The expected answer is the set of lines in the data below between the line holding "reports/qor.yml, run 2" and the line holding "# was second_q", inclusive, written out exactly.

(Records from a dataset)
_ _ _ _

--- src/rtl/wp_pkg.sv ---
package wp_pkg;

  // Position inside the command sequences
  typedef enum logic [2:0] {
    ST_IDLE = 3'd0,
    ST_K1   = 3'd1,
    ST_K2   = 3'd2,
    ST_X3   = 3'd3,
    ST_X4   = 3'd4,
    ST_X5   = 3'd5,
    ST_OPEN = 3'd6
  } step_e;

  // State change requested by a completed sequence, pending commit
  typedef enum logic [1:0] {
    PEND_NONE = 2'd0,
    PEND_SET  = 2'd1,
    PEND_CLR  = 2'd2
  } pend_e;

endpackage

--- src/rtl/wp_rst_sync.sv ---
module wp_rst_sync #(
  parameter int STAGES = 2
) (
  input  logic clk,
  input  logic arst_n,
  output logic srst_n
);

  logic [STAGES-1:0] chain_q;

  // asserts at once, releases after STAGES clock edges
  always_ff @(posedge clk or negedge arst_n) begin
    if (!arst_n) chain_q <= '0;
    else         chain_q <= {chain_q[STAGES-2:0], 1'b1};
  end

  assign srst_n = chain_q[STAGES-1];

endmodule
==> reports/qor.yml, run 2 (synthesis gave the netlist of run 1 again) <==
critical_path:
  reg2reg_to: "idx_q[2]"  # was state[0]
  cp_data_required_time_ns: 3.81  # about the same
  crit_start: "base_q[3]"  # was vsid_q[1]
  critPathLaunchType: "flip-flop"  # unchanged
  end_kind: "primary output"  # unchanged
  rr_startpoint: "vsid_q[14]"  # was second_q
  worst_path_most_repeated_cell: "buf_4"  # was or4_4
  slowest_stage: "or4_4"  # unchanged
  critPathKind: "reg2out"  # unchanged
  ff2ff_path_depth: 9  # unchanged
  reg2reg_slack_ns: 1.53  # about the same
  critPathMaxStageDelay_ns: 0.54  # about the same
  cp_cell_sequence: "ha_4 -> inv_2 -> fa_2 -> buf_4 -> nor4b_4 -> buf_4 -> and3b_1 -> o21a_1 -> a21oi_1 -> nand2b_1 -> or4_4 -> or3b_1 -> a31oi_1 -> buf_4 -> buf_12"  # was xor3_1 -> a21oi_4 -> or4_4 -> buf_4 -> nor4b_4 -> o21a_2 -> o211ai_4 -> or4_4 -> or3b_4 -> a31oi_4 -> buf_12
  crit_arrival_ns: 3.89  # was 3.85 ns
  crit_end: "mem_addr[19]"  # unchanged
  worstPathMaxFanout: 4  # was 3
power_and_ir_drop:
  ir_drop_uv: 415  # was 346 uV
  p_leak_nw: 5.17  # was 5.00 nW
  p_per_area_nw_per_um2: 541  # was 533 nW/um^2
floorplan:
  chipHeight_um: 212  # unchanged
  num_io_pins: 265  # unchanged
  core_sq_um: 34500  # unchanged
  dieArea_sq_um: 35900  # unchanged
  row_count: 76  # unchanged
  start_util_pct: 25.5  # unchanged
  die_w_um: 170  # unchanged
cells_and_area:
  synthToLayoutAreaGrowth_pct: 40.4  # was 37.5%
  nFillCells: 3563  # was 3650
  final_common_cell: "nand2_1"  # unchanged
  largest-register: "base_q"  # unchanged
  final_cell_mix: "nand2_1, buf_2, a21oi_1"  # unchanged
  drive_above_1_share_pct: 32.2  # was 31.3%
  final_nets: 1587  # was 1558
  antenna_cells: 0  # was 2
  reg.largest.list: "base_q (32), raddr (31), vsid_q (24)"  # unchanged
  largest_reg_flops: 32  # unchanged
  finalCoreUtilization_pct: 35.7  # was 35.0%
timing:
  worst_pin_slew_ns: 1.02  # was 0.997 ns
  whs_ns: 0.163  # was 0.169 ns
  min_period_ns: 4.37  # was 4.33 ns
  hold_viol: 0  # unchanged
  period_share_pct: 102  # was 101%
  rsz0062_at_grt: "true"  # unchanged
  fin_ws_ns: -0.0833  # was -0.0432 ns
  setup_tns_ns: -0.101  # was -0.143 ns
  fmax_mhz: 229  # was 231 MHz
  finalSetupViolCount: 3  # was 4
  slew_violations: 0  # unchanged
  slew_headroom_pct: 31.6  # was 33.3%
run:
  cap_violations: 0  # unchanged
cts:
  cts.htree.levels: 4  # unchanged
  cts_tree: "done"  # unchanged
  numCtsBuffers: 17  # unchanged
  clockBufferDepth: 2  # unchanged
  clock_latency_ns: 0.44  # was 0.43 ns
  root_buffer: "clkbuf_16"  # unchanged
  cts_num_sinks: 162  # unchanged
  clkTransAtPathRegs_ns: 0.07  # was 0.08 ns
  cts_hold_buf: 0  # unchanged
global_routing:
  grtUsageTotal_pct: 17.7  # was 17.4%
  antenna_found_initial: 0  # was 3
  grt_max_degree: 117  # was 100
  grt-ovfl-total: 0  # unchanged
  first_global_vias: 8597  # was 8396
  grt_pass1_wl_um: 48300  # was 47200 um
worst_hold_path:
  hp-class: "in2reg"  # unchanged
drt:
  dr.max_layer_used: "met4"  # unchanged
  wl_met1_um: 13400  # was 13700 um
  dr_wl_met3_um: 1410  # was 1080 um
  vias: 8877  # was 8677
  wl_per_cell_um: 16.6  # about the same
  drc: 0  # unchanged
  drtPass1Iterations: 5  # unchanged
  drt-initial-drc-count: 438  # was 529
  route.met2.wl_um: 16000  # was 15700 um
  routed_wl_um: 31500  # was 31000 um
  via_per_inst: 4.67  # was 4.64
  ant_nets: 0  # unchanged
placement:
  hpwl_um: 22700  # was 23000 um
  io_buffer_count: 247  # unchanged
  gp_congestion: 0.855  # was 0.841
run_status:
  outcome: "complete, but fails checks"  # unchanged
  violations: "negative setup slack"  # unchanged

_ _ _ _

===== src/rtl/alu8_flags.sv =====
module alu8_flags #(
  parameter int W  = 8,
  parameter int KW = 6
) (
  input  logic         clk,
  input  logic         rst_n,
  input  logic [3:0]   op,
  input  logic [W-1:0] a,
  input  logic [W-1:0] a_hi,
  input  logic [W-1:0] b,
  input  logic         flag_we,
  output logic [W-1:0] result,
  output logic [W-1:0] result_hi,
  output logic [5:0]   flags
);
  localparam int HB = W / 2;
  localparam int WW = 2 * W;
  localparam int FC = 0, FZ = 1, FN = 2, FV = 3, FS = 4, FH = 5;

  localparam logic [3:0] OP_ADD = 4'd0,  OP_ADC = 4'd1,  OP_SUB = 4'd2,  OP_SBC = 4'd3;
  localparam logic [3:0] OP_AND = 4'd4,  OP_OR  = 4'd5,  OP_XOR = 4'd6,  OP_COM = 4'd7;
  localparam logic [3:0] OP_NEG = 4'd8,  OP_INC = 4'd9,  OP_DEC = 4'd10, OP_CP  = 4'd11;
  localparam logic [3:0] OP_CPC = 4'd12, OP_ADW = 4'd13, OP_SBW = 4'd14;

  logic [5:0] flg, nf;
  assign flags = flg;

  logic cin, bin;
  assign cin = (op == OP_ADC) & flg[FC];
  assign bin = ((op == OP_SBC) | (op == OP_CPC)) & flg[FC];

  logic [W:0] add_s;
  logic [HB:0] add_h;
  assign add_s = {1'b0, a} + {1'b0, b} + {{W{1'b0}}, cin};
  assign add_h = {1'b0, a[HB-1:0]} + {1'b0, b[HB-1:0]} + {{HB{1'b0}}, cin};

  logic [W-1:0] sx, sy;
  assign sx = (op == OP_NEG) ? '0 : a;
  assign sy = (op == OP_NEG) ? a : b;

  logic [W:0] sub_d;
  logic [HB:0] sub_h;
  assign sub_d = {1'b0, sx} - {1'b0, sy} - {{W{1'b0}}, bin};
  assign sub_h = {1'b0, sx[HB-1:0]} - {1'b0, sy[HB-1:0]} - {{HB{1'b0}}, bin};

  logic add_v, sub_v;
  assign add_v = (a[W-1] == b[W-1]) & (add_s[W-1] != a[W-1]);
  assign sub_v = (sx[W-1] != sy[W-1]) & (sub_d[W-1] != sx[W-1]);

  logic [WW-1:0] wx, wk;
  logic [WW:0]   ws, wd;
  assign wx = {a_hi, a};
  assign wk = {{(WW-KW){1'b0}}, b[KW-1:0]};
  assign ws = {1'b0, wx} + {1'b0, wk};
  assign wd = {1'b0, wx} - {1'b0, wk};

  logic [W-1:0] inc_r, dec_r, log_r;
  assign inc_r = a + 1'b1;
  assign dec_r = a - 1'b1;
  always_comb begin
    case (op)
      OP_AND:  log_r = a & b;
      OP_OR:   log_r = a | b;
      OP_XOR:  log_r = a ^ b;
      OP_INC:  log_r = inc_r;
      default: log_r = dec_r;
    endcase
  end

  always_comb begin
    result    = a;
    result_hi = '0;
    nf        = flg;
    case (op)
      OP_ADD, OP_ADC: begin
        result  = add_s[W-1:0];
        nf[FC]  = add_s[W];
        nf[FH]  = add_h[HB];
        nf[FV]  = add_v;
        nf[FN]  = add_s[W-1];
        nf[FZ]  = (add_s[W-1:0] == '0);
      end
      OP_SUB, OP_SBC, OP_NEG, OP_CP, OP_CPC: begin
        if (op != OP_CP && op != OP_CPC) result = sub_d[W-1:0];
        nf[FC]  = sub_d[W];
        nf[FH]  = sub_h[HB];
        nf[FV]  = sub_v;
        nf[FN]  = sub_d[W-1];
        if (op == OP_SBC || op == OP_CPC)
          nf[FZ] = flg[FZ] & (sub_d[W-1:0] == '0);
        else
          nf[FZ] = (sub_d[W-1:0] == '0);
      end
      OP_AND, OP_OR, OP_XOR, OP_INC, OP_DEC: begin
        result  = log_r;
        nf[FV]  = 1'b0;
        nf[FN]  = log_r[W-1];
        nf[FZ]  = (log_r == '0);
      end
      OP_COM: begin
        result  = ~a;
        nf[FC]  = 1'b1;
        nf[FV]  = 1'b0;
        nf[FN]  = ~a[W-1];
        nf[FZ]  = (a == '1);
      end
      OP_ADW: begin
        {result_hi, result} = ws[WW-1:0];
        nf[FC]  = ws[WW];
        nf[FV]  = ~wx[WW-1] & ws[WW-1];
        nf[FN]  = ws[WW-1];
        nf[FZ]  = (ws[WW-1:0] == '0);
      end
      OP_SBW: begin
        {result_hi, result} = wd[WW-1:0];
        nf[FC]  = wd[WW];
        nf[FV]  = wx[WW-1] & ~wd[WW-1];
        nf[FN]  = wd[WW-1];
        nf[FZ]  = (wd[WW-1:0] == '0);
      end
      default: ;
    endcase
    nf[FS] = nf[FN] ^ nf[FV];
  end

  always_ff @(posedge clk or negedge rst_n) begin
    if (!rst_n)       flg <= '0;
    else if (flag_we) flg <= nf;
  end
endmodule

_ _ _ _

• RESULT OF THIS EXERCISE:
==> reports/qor.yml, run 2 (synthesis gave the netlist of run 1 again) <==
critical_path:
  reg2reg_to: "idx_q[2]"  # was state[0]
  cp_data_required_time_ns: 3.81  # about the same
  crit_start: "base_q[3]"  # was vsid_q[1]
  critPathLaunchType: "flip-flop"  # unchanged
  end_kind: "primary output"  # unchanged
  rr_startpoint: "vsid_q[14]"  # was second_q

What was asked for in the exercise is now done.